§ What needs to be done
All lines from the one that contains "else if ( write_over|clear_pipeline )" through the final line of the entries must be repeated exactly. No other lines belong in the output.

§ Collected data
===== /design/flow/constraint.sdc =====
current_design soc_estimator

set clk_period 10.0
set clk_io_pct 0.2

create_clock -name clk0 -period $clk_period [get_ports {clk}]

set non_clock_inputs [all_inputs -no_clocks]
set_input_delay [expr $clk_period * $clk_io_pct] -clock clk0 $non_clock_inputs
set_output_delay [expr $clk_period * $clk_io_pct] -clock clk0 [all_outputs]

===== /design/flow/config.mk =====
export PLATFORM = sky130hd
export DESIGN_NAME = soc_estimator
export DESIGN_NICKNAME = soc_estimator
export VERILOG_FILES = /design/flow/design.v
export SDC_FILE = /design/flow/constraint.sdc
export NUM_CORES = 4
export LEC_CHECK = 1
export CORE_UTILIZATION = 30

===== /design/flow/run.sh =====
#!/bin/bash
# OpenROAD 26Q1-2900-gdf79404cd8, Yosys 0.63+post, stock flow scripts
make -C /OpenROAD-flow-scripts/flow DESIGN_CONFIG=/design/flow/config.mk WORK_HOME=/design/flow/orfs finish
==> /design/flow/design.v <==
module mul(
    input                                    clk,
    input                                    rst,
	input                                    clear_pipeline,	
	input                                    mul_initial,
	input  [(3)-1:0]                             mul_para,
	input  [(32)-1:0]                         mul_rs0,
	input  [(32)-1:0]                         mul_rs1,
	output                                   mul_ready,
	output                                   mul_finished,
	output [(32)-1:0]                         mul_data,	
	input                                    mul_ack
);
    function [($clog2(32+1))-1:0] highest_pos(input [(32)-1:0] d);
	integer i;
	begin
	    highest_pos = 0;
	    for (i=0;i<32;i=i+1)
		    if ( d[i] )
	            highest_pos = i;
	end
	endfunction
	function [($clog2(32+1))-1:0] sumbits(input [(32)-1:0] d);
	integer i;
	begin
	    sumbits = 0;
		for (i=0;i<32;i=i+1)
		    sumbits = sumbits + d[i];
	end
	endfunction
	reg                           calc_flag;
	reg  [(3)-1:0]                    calc_para;
	reg                           calc_sign_xor,calc_sign_rs0;
	reg  [(32)-1:0]                calc_a,calc_b,calc_x,calc_y;
	reg  [($clog2(32+1))-1:0]      calc_a_pos,calc_b_pos;
	wire                          calc_over;
	wire [(32)-1:0]                calc_a_in,calc_b_in,calc_x_in,calc_y_in;	
	reg                           write_flag;
	reg  [(32)-1:0]                write_data;
    wire                          write_over;
	wire [(32)-1:0]              rs0_word = mul_rs0;
	wire [(32)-1:0]              rs1_word = mul_rs1;
	wire                        rs0_sign = mul_para[2] ? (~mul_para[0] & rs0_word[31]) : ( (mul_para[1:0]!=2'b11) & rs0_word[31] );
	wire                        rs1_sign = mul_para[2] ? (~mul_para[0] & rs1_word[31]) : ( ~mul_para[1] & rs1_word[31] );	
	wire [(32)-1:0]              rs0_data = rs0_sign ? ( ~rs0_word + 1'b1 ) : rs0_word;
	wire [(32)-1:0]              rs1_data = rs1_sign ? ( ~rs1_word + 1'b1 ) : rs1_word;	
    wire                      mul_direct = mul_para[2] ? ((rs1_word==0)|(rs0_data<rs1_data)) : ((rs0_word==0)|(rs1_word==0));	
    wire                     mul_is_busy = calc_flag|(write_flag & ~write_over);
	assign                     mul_ready = ~mul_is_busy;
	wire                      calc_start = mul_initial & ~mul_direct & ~mul_is_busy & ~clear_pipeline;	
	wire                     write_start = mul_initial &  mul_direct & ~mul_is_busy & ~clear_pipeline;
	always @ ( posedge clk or posedge  rst ) if (   rst   )  calc_flag <= 0;  else
	if ( calc_start )
	    calc_flag <= 1'b1;
	else if ( calc_over|clear_pipeline )
	    calc_flag <= 1'b0;
	else;
	always @ ( posedge clk or posedge  rst ) if (   rst   )  calc_para <= 0;  else
	if ( calc_start|write_start )
	    calc_para <= mul_para[2:0];
	else;
	always @ ( posedge clk or posedge  rst ) if (   rst   )  calc_sign_xor <= 0;  else
	if ( calc_start|write_start )
	    calc_sign_xor <= (mul_para[2]&(rs1_word==0)) ? 0 : (rs0_sign^rs1_sign);
	else;
	always @ ( posedge clk or posedge  rst ) if (   rst   )  calc_sign_rs0 <= 0;  else
	if ( calc_start|write_start )
	    calc_sign_rs0 <= rs0_sign;
    else;
	wire                num_less_compare = sumbits(rs0_data)<sumbits(rs1_data);
	always @ ( posedge clk or posedge  rst ) if (   rst   )  calc_a <= 0;  else
	if ( calc_start|write_start )
	    if ( mul_para[2] )
		    calc_a <= rs0_data;
		else
		    calc_a <= num_less_compare ? rs1_data : rs0_data;
	else if ( calc_flag )
	    calc_a <= calc_a_in;
	else;
	always @ ( posedge clk or posedge  rst ) if (   rst   )  calc_b <= 0;  else
	if ( calc_start|write_start )
	    if ( mul_para[2] )
		    calc_b <= rs1_data;
		else
		    calc_b <= num_less_compare ? rs0_data : rs1_data;
	else if ( calc_flag )
	    calc_b <= calc_b_in;
	else;
	always @ ( posedge clk or posedge  rst ) if (   rst   )  calc_x <= 0;  else
	if ( calc_start|write_start )
	    if ( mul_para[2] )
		    calc_x <= ( rs1_word==0 ) ? 32'hffffffff : 0;
		else
		    calc_x <= 0;
	else if ( calc_flag )
	    calc_x <= calc_x_in;
	else;
	always @ ( posedge clk or posedge  rst ) if (   rst   )  calc_y <= 0;  else
	if ( calc_start|write_start )
	    calc_y <= 0;
	else if ( calc_flag )
	    calc_y <= calc_y_in;
	else;
    wire [(32)-1:0]              pos_a_in = calc_flag ? calc_a_in : rs0_data;
    wire [(5)-1:0]                 pos_a_out = highest_pos(pos_a_in);
    wire [(32)-1:0]              pos_b_in = calc_flag ? calc_b_in : rs1_data;
    wire [(5)-1:0]                 pos_b_out = highest_pos(pos_b_in);
    always @ ( posedge clk or posedge  rst ) if (   rst   )  calc_a_pos <= 0;  else
	if ( calc_start|write_start )
        if ( mul_para[2] )
            calc_a_pos <= pos_a_out;
        else 
            calc_a_pos <= num_less_compare ? pos_b_out : pos_a_out;
	else if ( calc_flag )
	    calc_a_pos <= pos_a_out;
    else;
    always @ ( posedge clk or posedge  rst ) if (   rst   )  calc_b_pos <= 0;  else
	if ( calc_start|write_start )
        if ( mul_para[2] )
            calc_b_pos <= pos_b_out;
        else 
            calc_b_pos <= num_less_compare ? pos_a_out : pos_b_out;
	else if ( calc_flag )
	    calc_b_pos <= pos_b_out;
    else;
	wire [($clog2(32+1))-1:0] calc_ab_gap = calc_a_pos - calc_b_pos;
	wire [($clog2(32))-1:0]  calc_ab_diff = calc_ab_gap;
	wire [(2*32)-1:0]           mul_shift = calc_a<<calc_b_pos;
	wire                        sub_sign = calc_para[2] ? 1'b1 : calc_sign_xor;
	wire [(32)-1:0]           low_add_in0 = calc_para[2] ? calc_a : calc_x;
	wire [(32)-1:0]           low_add_in1 = calc_para[2] ? ( calc_b<<calc_ab_diff ) : mul_shift;
    wire [(32+1)-1:0]         low_add_out = sub_sign ? (low_add_in0 - low_add_in1) : (low_add_in0 + low_add_in1);
	wire                       carry_bit = low_add_out[32];
	wire                    high_add_bit = calc_para[2] ? 1'b0 : carry_bit;
    wire [(32)-1:0]          high_add_in0 = calc_para[2] ? calc_a : calc_y;
    wire [(32)-1:0]          high_add_in1 = calc_para[2] ? ( ( calc_b<<calc_ab_diff )>>1 ) : (mul_shift>>32);
    wire [(32)-1:0]          high_add_out = sub_sign ? (high_add_in0 - high_add_in1 - high_add_bit) : (high_add_in0 + high_add_in1 + high_add_bit);
	assign                     calc_a_in = calc_para[2] ?  ( carry_bit ? high_add_out : low_add_out ) : calc_a;
	assign                     calc_b_in = calc_para[2] ? calc_b : ( calc_b ^ (1'b1<<calc_b_pos) );
	assign                     calc_x_in = calc_para[2] ? ( calc_x|( (1'b1<<calc_ab_diff)>>carry_bit ) ) : low_add_out;
	assign                     calc_y_in = calc_para[2] ? calc_y : high_add_out;
	assign                     calc_over = calc_flag & ( calc_para[2] ? ( calc_a_in<calc_b ) : (calc_b_in==0) );
	always @ ( posedge clk or posedge  rst ) if (   rst   )  write_flag <= 0;  else
	if( write_start|calc_over )
	    write_flag <= 1'b1;
	else if ( write_over|clear_pipeline )
	    write_flag <= 1'b0;
	else;
	always @*
	if ( write_flag )
	    case(calc_para)
	    3'h0          :  write_data = calc_x;
	    3'h1,3'h2,3'h3:  write_data = calc_y;
        3'h4,3'h5     :  write_data = calc_sign_xor ? (~calc_x+1'b1) : calc_x;
        3'h6,3'h7     :  write_data = calc_sign_rs0 ? (~calc_a+1'b1) : calc_a;
        endcase
	else
	    write_data = 0;
	reg  [(1*32)-1:0] mulbuf_data;
	reg  [($clog2(1+1))-1:0]       mulbuf_length;
	wire [(1*32)-1:0] primary_data   = mulbuf_data|(write_data<<(mulbuf_length*32));
	wire [($clog2(1+1))-1:0]       primary_length = (mulbuf_length==1) ? 1 : (mulbuf_length + write_flag);
    assign write_over = write_flag & (mulbuf_length<1);
    assign mul_finished   = primary_length!=0;
    assign mul_data       = primary_data;
    always @ ( posedge clk or posedge  rst ) if (   rst   )  mulbuf_data <= 0;  else
    if ( clear_pipeline )	
	    mulbuf_data <= 0;
	else
	    mulbuf_data <= primary_data>>(mul_ack*32);
	always @ ( posedge clk or posedge  rst ) if (   rst   )  mulbuf_length <= 0;  else
	if ( clear_pipeline )
	    mulbuf_length <= 0;
	else
	    mulbuf_length <= primary_length - mul_ack;
endmodule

§ Answer to this task
	else if ( write_over|clear_pipeline )
	    write_flag <= 1'b0;
	else;
	always @*
	if ( write_flag )
	    case(calc_para)
	    3'h0          :  write_data = calc_x;
	    3'h1,3'h2,3'h3:  write_data = calc_y;
        3'h4,3'h5     :  write_data = calc_sign_xor ? (~calc_x+1'b1) : calc_x;
        3'h6,3'h7     :  write_data = calc_sign_rs0 ? (~calc_a+1'b1) : calc_a;
        endcase
	else
	    write_data = 0;
	reg  [(1*32)-1:0] mulbuf_data;
	reg  [($clog2(1+1))-1:0]       mulbuf_length;
	wire [(1*32)-1:0] primary_data   = mulbuf_data|(write_data<<(mulbuf_length*32));
	wire [($clog2(1+1))-1:0]       primary_length = (mulbuf_length==1) ? 1 : (mulbuf_length + write_flag);
    assign write_over = write_flag & (mulbuf_length<1);
    assign mul_finished   = primary_length!=0;
    assign mul_data       = primary_data;
    always @ ( posedge clk or posedge  rst ) if (   rst   )  mulbuf_data <= 0;  else
    if ( clear_pipeline )	
	    mulbuf_data <= 0;
	else
	    mulbuf_data <= primary_data>>(mul_ack*32);
	always @ ( posedge clk or posedge  rst ) if (   rst   )  mulbuf_length <= 0;  else
	if ( clear_pipeline )
	    mulbuf_length <= 0;
	else
	    mulbuf_length <= primary_length - mul_ack;
endmodule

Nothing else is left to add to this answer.